== Action item ==
Your job is to return every line of the listing holding the string "moves".

---------- Records supplied ----------

$ cat config.mk
export PLATFORM = sky130hd
export DESIGN_NAME = seg7_scan_mux
export DESIGN_NICKNAME = d
export VERILOG_FILES = /design/src/rtl/seg7_pkg.sv /design/src/rtl/hex7seg_decode.sv /design/src/rtl/seg7_scan_mux.sv
export SDC_FILE = /design/constraint.sdc
export NUM_CORES = 1
export LEC_CHECK = 0
export CAP_MARGIN = 5
export CORE_UTILIZATION = 53
export DETAILED_ROUTE_END_ITERATION = 6
export GPL_TIMING_DRIVEN = 0
export PLACE_DENSITY = 0.8
export SLEW_MARGIN = 0
export SYNTH_ARGS = -nofsm -noshare
export SYNTH_HDL_FRONTEND = slang
export SYNTH_SLANG_ARGS = --single-unit
$ cat constraint.sdc
create_clock -name CLK100MHZ -period 3 [get_ports CLK100MHZ]
set_input_delay 0.6 -clock CLK100MHZ [delete_from_list [all_inputs] [get_ports CLK100MHZ]]
set_output_delay 0.6 -clock CLK100MHZ [all_outputs]
set_load 0.01 [all_outputs]
$ cat src/rtl/seg7_pkg.sv
`default_nettype none
// +--------------------------------------------------------------------------+
// | Module   : seg7_pkg                                                      |
// | Purpose  : Shared constants for the 7-segment scan driver: the 0-F       |
// |            glyph table (active-HIGH, bit order {g,f,e,d,c,b,a}) and the  |
// |            all-segments-off pattern.                                     |
// | Revision : 1.0  initial release                                          |
// +--------------------------------------------------------------------------+
package seg7_pkg;

    localparam logic [6:0] SEG_HEX [16] = '{
        7'h3F,  // 0
        7'h06,  // 1
        7'h5B,  // 2
        7'h4F,  // 3
        7'h66,  // 4
        7'h6D,  // 5
        7'h7D,  // 6
        7'h07,  // 7
        7'h7F,  // 8
        7'h6F,  // 9
        7'h77,  // A
        7'h7C,  // b
        7'h39,  // C
        7'h5E,  // d
        7'h79,  // E
        7'h71   // F
    };

    localparam logic [6:0] SEG_BLANK = 7'h00;

endpackage : seg7_pkg
`default_nettype wire

$ cat src/rtl/hex7seg_decode.sv
`default_nettype none
// +--------------------------------------------------------------------------+
// | Module   : hex7seg_decode                                                |
// | Purpose  : Combinational 4-bit hex to 7-segment lookup (active-HIGH).    |
// | Ports    : i_hex [3:0]  hex nibble to display                            |
// |            o_seg [6:0]  segment pattern {g,f,e,d,c,b,a}, 1 = lit         |
// | Revision : 1.0  initial release                                          |
// +--------------------------------------------------------------------------+
module hex7seg_decode
    import seg7_pkg::*;
(
    input  logic [3:0] i_hex,
    output logic [6:0] o_seg
);

    assign o_seg = SEG_HEX[i_hex];

endmodule : hex7seg_decode
`default_nettype wire

$ cat src/rtl/seg7_scan_mux.sv
`default_nettype none
// +--------------------------------------------------------------------------+
// | Module   : seg7_scan_mux                                                 |
// | Purpose  : Time-multiplexed driver for a common-anode multi-digit        |
// |            7-segment display. A prescaler divides each digit slot into   |
// |            TICK_DIV clocks; the first BLANK_CYCLES of every slot keep    |
// |            all anodes off to suppress ghosting. Inputs are snapshotted   |
// |            once per frame so a frame never shows mixed data.             |
// | Ports    : CLK100MHZ   in  system clock                                  |
// |            CPU_RESETN  in  asynchronous active-low reset                 |
// |            digits      in  packed hex values, digit i = [4i+3:4i]        |
// |            dig_en      in  per-digit enable                              |
// |            dp_in       in  per-digit decimal point                       |
// |            AN          out anode selects, active-LOW                     |
// |            CA..CG      out segments a..g, active-LOW                     |
// |            DP          out decimal point, active-LOW                     |
// |            frame_start out one-cycle pulse after the scan wraps to 0     |
// | Options  : LEADING_ZERO_BLANK_EN - blank leading zero digits             |
// | Revision : 1.0  initial release                                          |
// +--------------------------------------------------------------------------+
module seg7_scan_mux
    import seg7_pkg::*;
#(
    parameter int NUM_DIGITS   = 8,
    parameter int TICK_DIV     = 100000,
    parameter int BLANK_CYCLES = 16
) (
    input  logic                    CLK100MHZ,
    input  logic                    CPU_RESETN,
    input  logic [4*NUM_DIGITS-1:0] digits,
    input  logic [NUM_DIGITS-1:0]   dig_en,
    input  logic [NUM_DIGITS-1:0]   dp_in,
    output logic [NUM_DIGITS-1:0]   AN,
    output logic                    CA,
    output logic                    CB,
    output logic                    CC,
    output logic                    CD,
    output logic                    CE,
    output logic                    CF,
    output logic                    CG,
    output logic                    DP,
    output logic                    frame_start
);

    localparam int c_CNT_W = (TICK_DIV > 1) ? $clog2(TICK_DIV) : 1;
    localparam int c_IDX_W = (NUM_DIGITS > 1) ? $clog2(NUM_DIGITS) : 1;

    localparam logic [c_CNT_W-1:0] c_CNT_MAX = c_CNT_W'(TICK_DIV - 1);
    localparam logic [c_CNT_W-1:0] c_BLANK   = c_CNT_W'(BLANK_CYCLES);
    localparam logic [c_IDX_W-1:0] c_IDX_MAX = c_IDX_W'(NUM_DIGITS - 1);

    // ------------------------------------------------------------------
    // Prescaler and digit index
    // ------------------------------------------------------------------
    logic [c_CNT_W-1:0] r_cnt;
    logic [c_IDX_W-1:0] r_idx;
    logic               w_cnt_wrap;
    logic               w_idx_wrap;

    assign w_cnt_wrap = (r_cnt == c_CNT_MAX);
    assign w_idx_wrap = w_cnt_wrap && (r_idx == c_IDX_MAX);

    always_ff @(posedge CLK100MHZ or negedge CPU_RESETN) begin
        if (!CPU_RESETN) begin
            r_cnt <= '0;
            r_idx <= '0;
        end else if (w_cnt_wrap) begin
            r_cnt <= '0;
            r_idx <= (r_idx == c_IDX_MAX) ? '0 : r_idx + 1'b1;
        end else begin
            r_cnt <= r_cnt + 1'b1;
        end
    end

    // ------------------------------------------------------------------
    // Frame snapshot
    // The scan leaves reset already sitting at digit 0, which is the start
    // of a frame, so the inputs are also captured on the first clock after
    // reset release. Without this the whole first frame would be dark.
    // ------------------------------------------------------------------
    logic                         r_first_cycle;
    logic [NUM_DIGITS-1:0][3:0]   r_digit_snap;
    logic [NUM_DIGITS-1:0]        r_en_snap;
    logic [NUM_DIGITS-1:0]        r_dp_snap;
    logic                         w_capture;

    assign w_capture = w_idx_wrap || r_first_cycle;

    always_ff @(posedge CLK100MHZ or negedge CPU_RESETN) begin
        if (!CPU_RESETN) begin
            r_first_cycle <= 1'b1;
            r_digit_snap  <= '0;
            r_en_snap     <= '0;
            r_dp_snap     <= '0;
        end else begin
            r_first_cycle <= 1'b0;
            if (w_capture) begin
                r_digit_snap <= digits;
                r_en_snap    <= dig_en;
                r_dp_snap    <= dp_in;
            end
        end
    end

    // ------------------------------------------------------------------
    // Leading-zero blanking, evaluated on the snapshot
    // ------------------------------------------------------------------
    logic w_blank_sel;

`ifdef LEADING_ZERO_BLANK_EN
    logic [NUM_DIGITS-1:0] w_lead_blank;

    // Walk from the top digit down; disabled digits are skipped so they
    // neither start nor end the run of leading zeros. Digit 0 is excluded
    // so a zero value still shows a single 0.
    always_comb begin : lzb_scan
        logic w_zero_run;
        w_lead_blank = '0;
        w_zero_run   = 1'b1;
        for (int i = NUM_DIGITS - 1; i >= 1; i--) begin
            if (r_en_snap[i]) begin
                if (w_zero_run && (r_digit_snap[i] == 4'h0)) begin
                    w_lead_blank[i] = 1'b1;
                end else begin
                    w_zero_run = 1'b0;
                end
            end
        end
    end

    assign w_blank_sel = w_lead_blank[r_idx];
`else
    assign w_blank_sel = 1'b0;
`endif

    // ------------------------------------------------------------------
    // Digit mux and decode (single decoder after the mux)
    // ------------------------------------------------------------------
    logic [3:0] w_digit_sel;
    logic [6:0] w_seg_hex;
    logic [6:0] w_seg_next;

    assign w_digit_sel = r_digit_snap[r_idx];

    hex7seg_decode u_decode (
        .i_hex (w_digit_sel),
        .o_seg (w_seg_hex)
    );

    assign w_seg_next = w_blank_sel ? SEG_BLANK : w_seg_hex;

    // At most one anode bit is ever cleared, and only outside the
    // anti-ghost window of the slot.
    logic [NUM_DIGITS-1:0] w_an_next;

    always_comb begin
        w_an_next = '1;
        if ((r_cnt >= c_BLANK) && r_en_snap[r_idx]) begin
            w_an_next[r_idx] = 1'b0;
        end
    end

    // ------------------------------------------------------------------
    // Registered, active-LOW output stage
    // ------------------------------------------------------------------
    logic [NUM_DIGITS-1:0] r_an;
    logic [6:0]            r_seg_n;
    logic                  r_dp_n;
    logic                  r_frame_start;

    always_ff @(posedge CLK100MHZ or negedge CPU_RESETN) begin
        if (!CPU_RESETN) begin
            r_an          <= '1;
            r_seg_n       <= 7'h7F;
            r_dp_n        <= 1'b1;
            r_frame_start <= 1'b0;
        end else begin
            r_an          <= w_an_next;
            r_seg_n       <= ~w_seg_next;
            r_dp_n        <= ~r_dp_snap[r_idx];
            r_frame_start <= w_idx_wrap;
        end
    end

    assign AN          = r_an;
    assign CA          = r_seg_n[0];
    assign CB          = r_seg_n[1];
    assign CC          = r_seg_n[2];
    assign CD          = r_seg_n[3];
    assign CE          = r_seg_n[4];
    assign CF          = r_seg_n[5];
    assign CG          = r_seg_n[6];
    assign DP          = r_dp_n;
    assign frame_start = r_frame_start;

endmodule : seg7_scan_mux
`default_nettype wire
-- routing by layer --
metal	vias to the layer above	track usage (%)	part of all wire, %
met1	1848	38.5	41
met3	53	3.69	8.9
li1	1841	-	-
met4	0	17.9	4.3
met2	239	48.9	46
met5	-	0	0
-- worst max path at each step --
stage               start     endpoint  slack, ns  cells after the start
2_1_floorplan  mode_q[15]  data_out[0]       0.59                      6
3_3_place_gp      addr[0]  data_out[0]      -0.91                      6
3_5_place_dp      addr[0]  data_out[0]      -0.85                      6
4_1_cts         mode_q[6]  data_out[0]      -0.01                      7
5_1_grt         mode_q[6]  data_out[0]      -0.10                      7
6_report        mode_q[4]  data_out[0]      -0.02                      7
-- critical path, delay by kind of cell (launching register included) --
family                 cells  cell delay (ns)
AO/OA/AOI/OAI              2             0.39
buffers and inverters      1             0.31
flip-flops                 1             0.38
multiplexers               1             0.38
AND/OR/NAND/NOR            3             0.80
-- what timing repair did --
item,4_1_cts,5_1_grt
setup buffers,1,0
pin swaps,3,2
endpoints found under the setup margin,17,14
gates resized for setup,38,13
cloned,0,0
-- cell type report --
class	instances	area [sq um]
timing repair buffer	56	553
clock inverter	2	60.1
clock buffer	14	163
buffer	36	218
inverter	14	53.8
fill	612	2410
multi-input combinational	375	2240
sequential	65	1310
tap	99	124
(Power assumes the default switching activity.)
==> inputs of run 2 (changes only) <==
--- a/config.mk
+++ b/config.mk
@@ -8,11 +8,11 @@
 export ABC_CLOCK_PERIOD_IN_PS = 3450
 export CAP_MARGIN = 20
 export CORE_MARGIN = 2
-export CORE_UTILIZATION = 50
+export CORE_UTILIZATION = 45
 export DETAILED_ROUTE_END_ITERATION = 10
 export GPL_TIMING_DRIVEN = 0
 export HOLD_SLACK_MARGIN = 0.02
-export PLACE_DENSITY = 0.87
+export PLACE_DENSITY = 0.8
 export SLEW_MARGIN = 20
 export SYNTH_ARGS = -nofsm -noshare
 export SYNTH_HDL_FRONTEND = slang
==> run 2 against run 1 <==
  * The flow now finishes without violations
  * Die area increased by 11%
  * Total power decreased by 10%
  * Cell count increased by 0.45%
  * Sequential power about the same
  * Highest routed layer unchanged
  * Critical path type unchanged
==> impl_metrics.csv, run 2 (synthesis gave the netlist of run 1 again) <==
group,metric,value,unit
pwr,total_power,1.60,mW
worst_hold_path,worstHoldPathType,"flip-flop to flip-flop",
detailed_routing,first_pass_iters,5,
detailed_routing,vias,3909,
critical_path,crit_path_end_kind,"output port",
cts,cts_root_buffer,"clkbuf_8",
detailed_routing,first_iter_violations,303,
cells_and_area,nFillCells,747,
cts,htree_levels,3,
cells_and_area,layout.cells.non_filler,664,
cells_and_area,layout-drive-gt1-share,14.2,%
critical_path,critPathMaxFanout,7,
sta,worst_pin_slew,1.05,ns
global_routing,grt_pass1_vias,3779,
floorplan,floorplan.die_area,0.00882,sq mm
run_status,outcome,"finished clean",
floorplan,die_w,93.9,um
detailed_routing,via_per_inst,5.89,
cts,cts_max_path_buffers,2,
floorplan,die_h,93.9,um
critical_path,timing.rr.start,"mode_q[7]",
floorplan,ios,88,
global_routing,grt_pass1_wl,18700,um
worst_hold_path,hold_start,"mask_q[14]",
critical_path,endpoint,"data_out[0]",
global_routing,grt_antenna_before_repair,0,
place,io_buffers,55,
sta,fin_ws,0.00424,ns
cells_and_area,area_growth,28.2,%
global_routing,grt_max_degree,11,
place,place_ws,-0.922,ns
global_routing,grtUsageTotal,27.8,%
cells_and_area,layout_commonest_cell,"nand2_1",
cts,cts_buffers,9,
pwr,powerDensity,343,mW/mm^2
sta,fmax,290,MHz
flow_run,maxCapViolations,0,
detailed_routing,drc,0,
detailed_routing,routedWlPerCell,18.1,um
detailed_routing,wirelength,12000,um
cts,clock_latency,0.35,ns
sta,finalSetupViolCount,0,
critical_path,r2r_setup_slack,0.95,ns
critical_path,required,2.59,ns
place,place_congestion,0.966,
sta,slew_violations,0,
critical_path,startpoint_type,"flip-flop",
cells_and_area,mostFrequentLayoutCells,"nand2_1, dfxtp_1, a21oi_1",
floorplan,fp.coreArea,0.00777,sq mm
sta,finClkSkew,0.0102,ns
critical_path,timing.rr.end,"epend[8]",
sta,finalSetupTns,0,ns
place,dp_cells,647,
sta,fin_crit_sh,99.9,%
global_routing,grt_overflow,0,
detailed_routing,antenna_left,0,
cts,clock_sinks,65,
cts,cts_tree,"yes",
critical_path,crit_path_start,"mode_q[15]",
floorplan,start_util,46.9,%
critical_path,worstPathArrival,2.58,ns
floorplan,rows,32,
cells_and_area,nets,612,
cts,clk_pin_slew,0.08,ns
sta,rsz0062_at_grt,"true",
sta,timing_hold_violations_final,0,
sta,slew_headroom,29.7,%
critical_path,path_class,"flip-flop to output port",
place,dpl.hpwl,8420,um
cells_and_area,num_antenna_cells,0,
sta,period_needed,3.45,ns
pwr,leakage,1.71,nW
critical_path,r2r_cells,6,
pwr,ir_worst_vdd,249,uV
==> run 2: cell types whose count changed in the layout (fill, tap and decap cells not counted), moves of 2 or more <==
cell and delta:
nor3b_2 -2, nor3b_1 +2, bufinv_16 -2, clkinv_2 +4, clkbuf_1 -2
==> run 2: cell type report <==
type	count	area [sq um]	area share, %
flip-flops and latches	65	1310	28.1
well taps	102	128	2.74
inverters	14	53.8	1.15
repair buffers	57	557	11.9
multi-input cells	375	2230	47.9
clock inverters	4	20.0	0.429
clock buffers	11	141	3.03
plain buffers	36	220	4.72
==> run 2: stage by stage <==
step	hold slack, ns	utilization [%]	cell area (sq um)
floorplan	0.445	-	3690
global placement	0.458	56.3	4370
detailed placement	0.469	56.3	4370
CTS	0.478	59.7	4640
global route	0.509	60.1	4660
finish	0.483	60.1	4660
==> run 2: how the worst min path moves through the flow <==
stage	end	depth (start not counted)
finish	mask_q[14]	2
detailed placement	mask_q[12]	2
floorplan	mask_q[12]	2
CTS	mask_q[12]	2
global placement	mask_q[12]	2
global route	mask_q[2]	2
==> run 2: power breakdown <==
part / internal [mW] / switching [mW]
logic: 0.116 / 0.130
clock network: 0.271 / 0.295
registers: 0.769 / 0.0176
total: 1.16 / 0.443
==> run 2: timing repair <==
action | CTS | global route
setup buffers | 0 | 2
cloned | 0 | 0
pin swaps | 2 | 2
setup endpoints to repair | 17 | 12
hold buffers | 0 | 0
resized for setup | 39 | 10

----------

== Answer ==
==> run 2: cell types whose count changed in the layout (fill, tap and decap cells not counted), moves of 2 or more <==
==> run 2: how the worst min path moves through the flow <==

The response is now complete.